Family Courts “A Black Hole In Relation To Data and Researchers”

Family Courts “A Black Hole In Relation To Data and Researchers”

Sir James Munby, former president of the family division, has spoken about the effect of section 12 on family courts. Since the withdrawal of legal aid to family cases in 2012, that have made family courts a “lawyer free zone”, the effects of section 12 are causing a “black hole” of effective scrutiny.

Speaking at a conference on shared parenting in Edinburgh on the 10 February, Munby raised the case whereby Judge Tolson had effectively redefined the definition of rape as the woman had “taken no physical steps” to stop her rapist. He used the case to show the depth of problems in family courts.

“The effect of Laspo [the 2012 Legal Aid, Sentencing and Punishment of Offenders Act], with its withdrawal of legal aid from most private law disputes, has been to make the family court an increasingly lawyer-free zone, with ever increasing numbers of litigants having to appear unrepresented and without legal advice…

“The restrictive provisions of the now elderly and hopelessly obsolescent section 12 of the Administration of Justice Act 1960 mean that, absent a published judgment, there is very little that a journalist who has exercised the statutory right to attend a family court hearing can actually publish about the case.

“There has been far too little research into what is actually happening in private family law cases. There is virtually no accessible data as to what is going on in the courts, or as to the orders being made … let alone as to outcomes more generally. Not merely is the private law family court an increasingly lawyer-free zone, it is, to all intents and purposes, a black hole in relation to data and researchers.”

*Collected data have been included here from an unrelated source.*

Background: an optimization exercise with open tools, aiming at small area and a short achievable clock period. Do not read the settings as production practice. RTL that was checked went through simulation tests only; none was proved equivalent to the original. Power is estimated from default activity; no workload was simulated.

==> 03-23: inputs <==
==> flow/design.v <==
`default_nettype none
module position_ledger #(
    parameter int SYMBOL_WIDTH = 32,
    parameter int VOLUME_WIDTH = 32,
    parameter int POS_WIDTH    = 48,
    parameter int NUM_SLOTS    = 16,
    parameter int SLOT_W       = $clog2(NUM_SLOTS)
) (
    input  wire logic                    clk,
    input  wire logic                    rst_n,
    input  wire logic                    upd_valid,
    input  wire logic [SYMBOL_WIDTH-1:0] upd_symbol,
    input  wire logic [VOLUME_WIDTH-1:0] upd_quantity,
    input  wire logic                    upd_side,
    input  wire logic [POS_WIDTH-2:0]    pos_limit,
    input  wire logic                    clear,
    input  wire logic                    qry_valid,
    input  wire logic [SYMBOL_WIDTH-1:0] qry_symbol,
    output logic                         qry_resp_valid,
    output logic                         qry_found,
    output logic [POS_WIDTH-1:0]         qry_position,
    output logic                         rpt_valid,
    output logic [SYMBOL_WIDTH-1:0]      rpt_symbol,
    output logic [POS_WIDTH-1:0]         rpt_position,
    output logic [SLOT_W-1:0]            rpt_slot,
    output logic                         rpt_breach,
    output logic                         table_full,
    output logic [SLOT_W:0]              used_slots,
    output logic [31:0]                  drop_count,
    output logic [31:0]                  breach_count
);
    localparam logic [POS_WIDTH-1:0] P_MAX = {1'b0, {(POS_WIDTH-1){1'b1}}};
    localparam logic [POS_WIDTH-1:0] N_MAX = {1'b1, {(POS_WIDTH-2){1'b0}}, 1'b1};
    logic [SYMBOL_WIDTH-1:0] sym_q [NUM_SLOTS];
    logic [POS_WIDTH-1:0]    pos_q [NUM_SLOTS];
    logic [SLOT_W:0]         used_q;
    logic                    s1_valid_q;
    logic [SYMBOL_WIDTH-1:0] s1_symbol_q;
    logic [VOLUME_WIDTH-1:0] s1_qty_q;       
    logic                    s1_side_q;
    logic [NUM_SLOTS-1:0]    s1_match_q;
    logic [POS_WIDTH-1:0]    s1_base_q;      
    logic [POS_WIDTH-1:0]    s1_bxq_q;       
    logic                    rpt_valid_q, rpt_breach_q;
    logic [SYMBOL_WIDTH-1:0] rpt_symbol_q;
    logic [POS_WIDTH-1:0]    rpt_position_q;
    logic [SLOT_W-1:0]       rpt_slot_q;
    logic                    qry_resp_valid_q, qry_found_q;
    logic [POS_WIDTH-1:0]    qry_position_q;
    logic [31:0]             drop_q, breach_cnt_q, breach_inc;
    logic [NUM_SLOTS-1:0]    valid, first_free, upd_m, qry_m, match_d, pos_we;
    logic                    full, hit, write_en, alloc, drop, breach, eq_s1, q_found;
    logic [SLOT_W-1:0]       hit_idx, wr_idx;
    logic [POS_WIDTH-1:0]    base, base_d, new_pos, q_pos;
    logic [POS_WIDTH:0]      sum;
    logic                    ovf_pos, ovf_neg, low_eq, lo_c;
    logic [VOLUME_WIDTH+1:0] lo_sum;
    logic [POS_WIDTH-VOLUME_WIDTH:0] hi_a, hi_p1, hi_m1, hi_sum;
    localparam int EXT_W = POS_WIDTH + 2;
    logic [EXT_W-1:0]        op_a, op_q, op_x, op_and, op_or, lim, gt_s, gt_c, gt_x, lt_s, lt_c, lt_x;
    logic [POS_WIDTH-1:0]    qty_ext_d;
    assign full = used_q[SLOT_W];
    always_comb begin
        for (int i = 0; i < NUM_SLOTS; i++) begin
            valid[i]      = used_q > (SLOT_W+1)'(i);
            first_free[i] = used_q == (SLOT_W+1)'(i);
            upd_m[i]      = valid[i] && (sym_q[i] == upd_symbol);
            qry_m[i]      = valid[i] && (sym_q[i] == qry_symbol);
        end
    end
    always_comb begin
        hit      = s1_valid_q && (|s1_match_q);
        write_en = s1_valid_q && (hit || !full) && !clear;
        alloc    = s1_valid_q && !hit && !full && !clear;
        drop     = s1_valid_q && !hit && full && !clear;
        base     = s1_base_q;
        hit_idx  = '0;
        for (int i = 0; i < NUM_SLOTS; i++) begin
            hit_idx = hit_idx | (s1_match_q[i] ? SLOT_W'(i) : '0);
            pos_we[i] = (s1_valid_q && s1_match_q[i]) || first_free[i];
        end
        wr_idx = hit ? hit_idx : used_q[SLOT_W-1:0];
        lo_sum  = {1'b0, base[VOLUME_WIDTH-1:0], 1'b1} + {1'b0, s1_qty_q, s1_side_q};
        lo_c    = lo_sum[VOLUME_WIDTH+1];
        hi_a    = {base[POS_WIDTH-1], base[POS_WIDTH-1:VOLUME_WIDTH]};
        hi_p1   = hi_a + 1'b1;
        hi_m1   = hi_a - 1'b1;
        if (lo_c && !s1_side_q)      hi_sum = hi_p1;
        else if (!lo_c && s1_side_q) hi_sum = hi_m1;
        else                         hi_sum = hi_a;
        sum     = {hi_sum, lo_sum[VOLUME_WIDTH:1]};
        low_eq  = (base[POS_WIDTH-2:0] == {{(POS_WIDTH-1-VOLUME_WIDTH){1'b0}}, ~s1_qty_q});
        ovf_pos = !sum[POS_WIDTH] && sum[POS_WIDTH-1];
        ovf_neg = s1_side_q && sum[POS_WIDTH] && (!sum[POS_WIDTH-1] || low_eq);
        new_pos = ovf_pos ? P_MAX : (ovf_neg ? N_MAX : sum[POS_WIDTH-1:0]);
        op_a    = {{(EXT_W-POS_WIDTH){base[POS_WIDTH-1]}}, base};
        op_q    = {{(EXT_W-VOLUME_WIDTH){s1_side_q}}, s1_qty_q};
        op_x    = {{(EXT_W-POS_WIDTH){base[POS_WIDTH-1] ^ s1_side_q}}, s1_bxq_q};
        op_and  = op_a & op_q;
        op_or   = op_a | op_q;
        lim     = {{(EXT_W-POS_WIDTH+1){1'b0}}, pos_limit};
        gt_s    = ~(op_x ^ lim);
        gt_c    = (op_and & lim) | (op_or & ~lim);
        gt_x    = gt_s + {gt_c[EXT_W-2:0], s1_side_q};
        lt_s    = op_x ^ lim;
        lt_c    = (op_or & lim) | (op_and & ~lim);
        lt_x    = lt_s + {lt_c[EXT_W-2:0], s1_side_q};
        breach  = (!gt_x[EXT_W-1] || lt_x[EXT_W-1]) && !((ovf_pos || ovf_neg) && (&pos_limit));
    end
    always_comb begin
        eq_s1   = (upd_symbol == s1_symbol_q);
        match_d = upd_m | ((alloc && eq_s1) ? first_free : '0);
        base_d  = '0;
        for (int i = 0; i < NUM_SLOTS; i++)
            base_d = base_d | (upd_m[i] ? pos_q[i] : '0);
        if (write_en && eq_s1) base_d = new_pos;
        qty_ext_d = {{(POS_WIDTH-VOLUME_WIDTH){upd_side}}, upd_quantity ^ {VOLUME_WIDTH{upd_side}}};
    end
    always_comb begin
        q_found = |qry_m;
        q_pos   = '0;
        for (int i = 0; i < NUM_SLOTS; i++)
            q_pos = q_pos | (qry_m[i] ? pos_q[i] : '0);
    end
    always_ff @(posedge clk) begin
        for (int i = 0; i < NUM_SLOTS; i++) begin
            if (first_free[i]) sym_q[i] <= s1_symbol_q;
            if (pos_we[i])     pos_q[i] <= new_pos;
        end
    end
    always_ff @(posedge clk) begin
        s1_symbol_q <= upd_symbol;
        s1_qty_q    <= upd_quantity ^ {VOLUME_WIDTH{upd_side}};
        s1_side_q   <= upd_side;
        s1_match_q  <= match_d;
        s1_base_q   <= base_d;
        s1_bxq_q    <= base_d ^ qty_ext_d;
    end
    always_ff @(posedge clk or negedge rst_n) begin
        if (!rst_n) begin
            s1_valid_q       <= 1'b0;
            used_q           <= '0;
            rpt_valid_q      <= 1'b0;
            rpt_symbol_q     <= '0;
            rpt_position_q   <= '0;
            rpt_slot_q       <= '0;
            rpt_breach_q     <= 1'b0;
            qry_resp_valid_q <= 1'b0;
            qry_found_q      <= 1'b0;
            qry_position_q   <= '0;
            drop_q           <= '0;
            breach_cnt_q     <= '0;
        end else begin
            s1_valid_q       <= upd_valid && !clear;
            used_q           <= clear ? '0 : used_q + (SLOT_W+1)'(alloc);
            rpt_valid_q      <= write_en;
            qry_resp_valid_q <= qry_valid && !clear;
            if (write_en) begin
                rpt_symbol_q   <= s1_symbol_q;
                rpt_position_q <= new_pos;
                rpt_slot_q     <= wr_idx;
                rpt_breach_q   <= breach;
            end
            if (qry_valid && !clear) begin
                qry_found_q    <= q_found;
                qry_position_q <= q_pos;
            end
            if (drop && (drop_q != 32'hFFFF_FFFF))
                drop_q <= drop_q + 32'd1;
            if (write_en && breach)
                breach_cnt_q <= breach_inc;
        end
    end
    assign rpt_valid      = rpt_valid_q;
    assign rpt_symbol     = rpt_symbol_q;
    assign rpt_position   = rpt_position_q;
    assign rpt_slot       = rpt_slot_q;
    assign rpt_breach     = rpt_breach_q;
    assign qry_resp_valid = qry_resp_valid_q;
    assign qry_found      = qry_found_q;
    assign qry_position   = qry_position_q;
    assign breach_inc     = breach_cnt_q + {31'd0, breach_cnt_q != 32'hFFFF_FFFF};
    assign used_slots     = used_q;
    assign table_full     = full;
    assign drop_count     = drop_q;
    assign breach_count   = breach_cnt_q;
endmodule
`default_nettype wire
==> flow/flow/run.sh <==
#!/bin/bash
set -euo pipefail
MARGIN=8.3
sed -E \
  -e "s/SETUP_SLACK_MARGIN=[^ ']+/SETUP_SLACK_MARGIN=${MARGIN}/" \
  -e "s/\"\\$\\{@:-finish\\}\"/MATCH_CELL_FOOTPRINT=0 'BUFFER_PORTS_ARGS=-buffer_cell sky130_fd_sc_hd__buf_4' \"\${@:-finish}\"/" \
  standard.sh > standard_tight.sh
grep -q "SETUP_SLACK_MARGIN=${MARGIN}" standard_tight.sh
grep -q "MATCH_CELL_FOOTPRINT=0" standard_tight.sh
bash standard_tight.sh > make_finish.log 2>&1
==> flow/standard.sh <==
#!/bin/bash
# synth_recipe.tcl (not shown) runs the flow's synth.tcl, then flattens the netlist and writes it again
# the make line also repeats each setting of config.mk as NAME=value (left out here)
make -C /OpenROAD-flow-scripts/flow DESIGN_CONFIG=/design/flow/config.mk WORK_HOME=/design/flow/orfs CLKGATE_MAP_FILE= SYNTH_SCRIPT=/design/flow/synth_recipe.tcl "${@:-finish}"
==> flow/config.mk <==
export PLATFORM = sky130hd
export DESIGN_NAME = position_ledger
export DESIGN_NICKNAME = position_ledger
export VERILOG_FILES = /design/flow/design.v
export SDC_FILE = /design/flow/constraint.sdc
export NUM_CORES = 4
export LEC_CHECK = 0
export CAP_MARGIN = 20
export CORE_MARGIN = 2
export CORE_UTILIZATION = 40
export SETUP_SLACK_MARGIN = 5
export SLEW_MARGIN = 20
==> flow/constraint.sdc <==
create_clock -name core_clock -period 13.0 [get_ports {clk}]
set_input_delay 2.6000 -clock core_clock [delete_from_list [all_inputs] [get_ports {clk}]]
set_output_delay 2.6000 -clock core_clock [all_outputs]
set_load 0.01 [all_outputs]
==> 12-24 (differences from 03-23) <==
--- a/flow/design.v
+++ b/flow/design.v
@@ -38,7 +38,5 @@
     logic [SYMBOL_WIDTH-1:0] s1_symbol_q;
-    logic [VOLUME_WIDTH-1:0] s1_qty_q;       
+    logic [VOLUME_WIDTH-1:0] s1_qty_q;
     logic                    s1_side_q;
     logic [NUM_SLOTS-1:0]    s1_match_q;
-    logic [POS_WIDTH-1:0]    s1_base_q;      
-    logic [POS_WIDTH-1:0]    s1_bxq_q;       
     logic                    rpt_valid_q, rpt_breach_q;
@@ -49,3 +47,3 @@
     logic [POS_WIDTH-1:0]    qry_position_q;
-    logic [31:0]             drop_q, breach_cnt_q, breach_inc;
+    logic [31:0]             drop_q, breach_cnt_q;
     logic [NUM_SLOTS-1:0]    valid, first_free, upd_m, qry_m, match_d, pos_we;
@@ -53,10 +51,5 @@
     logic [SLOT_W-1:0]       hit_idx, wr_idx;
-    logic [POS_WIDTH-1:0]    base, base_d, new_pos, q_pos;
+    logic [POS_WIDTH-1:0]    base, new_pos, abs_pos, q_pos;
     logic [POS_WIDTH:0]      sum;
-    logic                    ovf_pos, ovf_neg, low_eq, lo_c;
-    logic [VOLUME_WIDTH+1:0] lo_sum;
-    logic [POS_WIDTH-VOLUME_WIDTH:0] hi_a, hi_p1, hi_m1, hi_sum;
-    localparam int EXT_W = POS_WIDTH + 2;
-    logic [EXT_W-1:0]        op_a, op_q, op_x, op_and, op_or, lim, gt_s, gt_c, gt_x, lt_s, lt_c, lt_x;
-    logic [POS_WIDTH-1:0]    qty_ext_d;
+    logic                    ovf_pos, ovf_neg;
     assign full = used_q[SLOT_W];
@@ -75,5 +68,6 @@
         drop     = s1_valid_q && !hit && full && !clear;
-        base     = s1_base_q;
+        base     = '0;
         hit_idx  = '0;
         for (int i = 0; i < NUM_SLOTS; i++) begin
+            base    = base | (s1_match_q[i] ? pos_q[i] : '0);
             hit_idx = hit_idx | (s1_match_q[i] ? SLOT_W'(i) : '0);
@@ -82,28 +76,9 @@
         wr_idx = hit ? hit_idx : used_q[SLOT_W-1:0];
-        lo_sum  = {1'b0, base[VOLUME_WIDTH-1:0], 1'b1} + {1'b0, s1_qty_q, s1_side_q};
-        lo_c    = lo_sum[VOLUME_WIDTH+1];
-        hi_a    = {base[POS_WIDTH-1], base[POS_WIDTH-1:VOLUME_WIDTH]};
-        hi_p1   = hi_a + 1'b1;
-        hi_m1   = hi_a - 1'b1;
-        if (lo_c && !s1_side_q)      hi_sum = hi_p1;
-        else if (!lo_c && s1_side_q) hi_sum = hi_m1;
-        else                         hi_sum = hi_a;
-        sum     = {hi_sum, lo_sum[VOLUME_WIDTH:1]};
-        low_eq  = (base[POS_WIDTH-2:0] == {{(POS_WIDTH-1-VOLUME_WIDTH){1'b0}}, ~s1_qty_q});
+        sum    = s1_side_q ? ({base[POS_WIDTH-1], base} - {{(POS_WIDTH+1-VOLUME_WIDTH){1'b0}}, s1_qty_q})
+                           : ({base[POS_WIDTH-1], base} + {{(POS_WIDTH+1-VOLUME_WIDTH){1'b0}}, s1_qty_q});
         ovf_pos = !sum[POS_WIDTH] && sum[POS_WIDTH-1];
-        ovf_neg = s1_side_q && sum[POS_WIDTH] && (!sum[POS_WIDTH-1] || low_eq);
+        ovf_neg = sum[POS_WIDTH] && (!sum[POS_WIDTH-1] || (sum[POS_WIDTH-2:0] == '0));
         new_pos = ovf_pos ? P_MAX : (ovf_neg ? N_MAX : sum[POS_WIDTH-1:0]);
-        op_a    = {{(EXT_W-POS_WIDTH){base[POS_WIDTH-1]}}, base};
-        op_q    = {{(EXT_W-VOLUME_WIDTH){s1_side_q}}, s1_qty_q};
-        op_x    = {{(EXT_W-POS_WIDTH){base[POS_WIDTH-1] ^ s1_side_q}}, s1_bxq_q};
-        op_and  = op_a & op_q;
-        op_or   = op_a | op_q;
-        lim     = {{(EXT_W-POS_WIDTH+1){1'b0}}, pos_limit};
-        gt_s    = ~(op_x ^ lim);
-        gt_c    = (op_and & lim) | (op_or & ~lim);
-        gt_x    = gt_s + {gt_c[EXT_W-2:0], s1_side_q};
-        lt_s    = op_x ^ lim;
-        lt_c    = (op_or & lim) | (op_and & ~lim);
-        lt_x    = lt_s + {lt_c[EXT_W-2:0], s1_side_q};
-        breach  = (!gt_x[EXT_W-1] || lt_x[EXT_W-1]) && !((ovf_pos || ovf_neg) && (&pos_limit));
+        abs_pos = new_pos[POS_WIDTH-1] ? (~new_pos + 1'b1) : new_pos;
+        breach  = abs_pos > {1'b0, pos_limit};
     end
@@ -112,7 +87,2 @@
         match_d = upd_m | ((alloc && eq_s1) ? first_free : '0);
-        base_d  = '0;
-        for (int i = 0; i < NUM_SLOTS; i++)
-            base_d = base_d | (upd_m[i] ? pos_q[i] : '0);
-        if (write_en && eq_s1) base_d = new_pos;
-        qty_ext_d = {{(POS_WIDTH-VOLUME_WIDTH){upd_side}}, upd_quantity ^ {VOLUME_WIDTH{upd_side}}};
     end
@@ -132,7 +102,5 @@
         s1_symbol_q <= upd_symbol;
-        s1_qty_q    <= upd_quantity ^ {VOLUME_WIDTH{upd_side}};
+        s1_qty_q    <= upd_quantity;
         s1_side_q   <= upd_side;
         s1_match_q  <= match_d;
-        s1_base_q   <= base_d;
-        s1_bxq_q    <= base_d ^ qty_ext_d;
     end
@@ -169,4 +137,4 @@
                 drop_q <= drop_q + 32'd1;
-            if (write_en && breach)
-                breach_cnt_q <= breach_inc;
+            if (write_en && breach && (breach_cnt_q != 32'hFFFF_FFFF))
+                breach_cnt_q <= breach_cnt_q + 32'd1;
         end
@@ -181,3 +149,2 @@
     assign qry_position   = qry_position_q;
-    assign breach_inc     = breach_cnt_q + {31'd0, breach_cnt_q != 32'hFFFF_FFFF};
     assign used_slots     = used_q;
==> flow/run.sh (new file) <==
#!/bin/bash
# synth_recipe.tcl (not shown) runs the flow's synth.tcl, then flattens the netlist and writes it again
# the make line also repeats each setting of config.mk as NAME=value (left out here)
make -C /OpenROAD-flow-scripts/flow DESIGN_CONFIG=/design/flow/config.mk WORK_HOME=/design/flow/orfs CLKGATE_MAP_FILE= SYNTH_SCRIPT=/design/flow/synth_recipe.tcl finish
Settings changed: SETUP_SLACK_MARGIN 5 to 0.3.
removed: flow/flow/run.sh
removed: flow/standard.sh
==> qor summary <==
quantity	12-24	03-23
Clock tree buffer count of the final layout	236	214
Slowest cell on the critical path	a2111oi_0	a221oi_4
Global-route wire length before repair	454,000 µm	556,000 µm
Area of the mapped netlist	76,100 µm²	84,800 µm²
Run status	timing/DRC/antenna clean	timing/DRC/antenna clean
Net switching power	2980 µW	3400 µW
Ant diodes	9	20
Antenna violations before repair	24	19
GRT Total Usage	33.6%	36.7%
Met2 wire len	143,000 µm	165,000 µm
Number of detailed-route iterations in the first pass	9	15
Crit path arrival time	12.90 ns	5.80 ns
Net Count, Synth	6,222	7,394
Number of synthesized register bits	1,567	1,663
Avg Vias per Cell	6.65	7.05
Share of cells above drive strength 1	10.3%	18.3%
Wire per inst	37.2 µm	40.4 µm
Minimum setup slack after placement	1.01 ns	6.22 ns
Fill cell total of the finished layout	16.8k	18.6k
Area of all sequential standard cells	45,300 µm²	47,200 µm²
Slew at the pin closest to its max-slew limit	1.23 ns	1.24 ns
Via count of the first global-routing pass	57.4k	68.9k
Worst reg2reg path startpoint	s1_qty_q[4]	s1_base_q[20]
Area added between synthesis and finish	17.1%	21.1%
Function not checked in 03-23: the RTL went through the layout flow alone.

-- static timing again, ports no longer ideal --
The results above use ideal ports. As a check the final layouts listed here were re-extracted and re-timed, cells and wires unchanged.
Step 1 (the two cells are an assumption about what drives the block):
set clk [get_ports {clk}]
set_driving_cell -lib_cell sky130_fd_sc_hd__clkbuf_16 $clk
set_driving_cell -lib_cell sky130_fd_sc_hd__buf_2 [delete_from_list [all_inputs] $clk]
Step 2, shift: input delay + t, output delay - t, t = (earliest + latest rising clock arrival at the registers) / 2. This alone moves slack from input paths to output paths.
Three values: ideal ports, drivers, drivers and shift; two values: the first two.
| run | t (ns) | slack for setup (ns) | hold WS [ns] | worst setup path after step 2 |
|---|---|---|---|---|
| 03-23 | 0.964 | 7.980 / 8.040 / 7.077 | 0.469 / 0.469 / 0.469 | input to register |
| 12-24 | 0.922 | 0.844 / 0.844 / 0.844 | 0.464 / 0.464 / 0.464 | register to register |
After both steps every run listed still meets setup and hold. The setup slack of 03-23, which loses most, moves by +0.060 ns with the drivers and by -0.903 ns with both steps.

Munby also added that despite the “suffocating effect of section 12, whereby there are reporting restrictions in the family courts, litigants are contacting MPs and journalists to highlight “the experiences they have suffered at the hands of the private law family justice system”.

He called for an urgent need to address the problems with section 12, as it is “increasingly clear” that it should be repealed and replaced with a “much less restrictive, more drawn and more focused legislation better suited to the modern world.”

Other matters that Munby felt demanded attention were:

A comprehensive review of English case law, international literature and all the existing non-legal research into the existence, causes, and consequences, and means of identifying parental alienation and domestic abuse in all its forms.

A time-limited survey to review in every case during the survey period, enough of the key information to enable one to see what is going on at all levels of the family court in cases under Part II of the Children Act 1989 and Part IV of the Family Law Act 1996.

In bringing his speech to a close, Munby concluded that the recommendations made were to improve confidence in the family justice system as well as save the system from collapsing.

“Our public law system is under considerable scrutiny and attack… there is much less direct criticism of the judges. In stark contrast, the attacks on our private law system have much less to do with the law and are much more focused on the alleged failing of the judges.

These criticisms are immensely damaging and, unless addressed, and seen to be addressed, with vigour, and with a complete lack of either complacency or sentimental self-protection, will sooner rather later, I fear, bring the system to its knees. Confidence in the system is at an all-time low, and unless drastic steps are taken, it will sink even lower.”

Do you feel that reporting restrictions under section 12 are causing a black hole of knowledge of what happens in family courts, with only the cases from litigants who feel desperate enough to raise issues through publications showing what is happening in a handful of cases?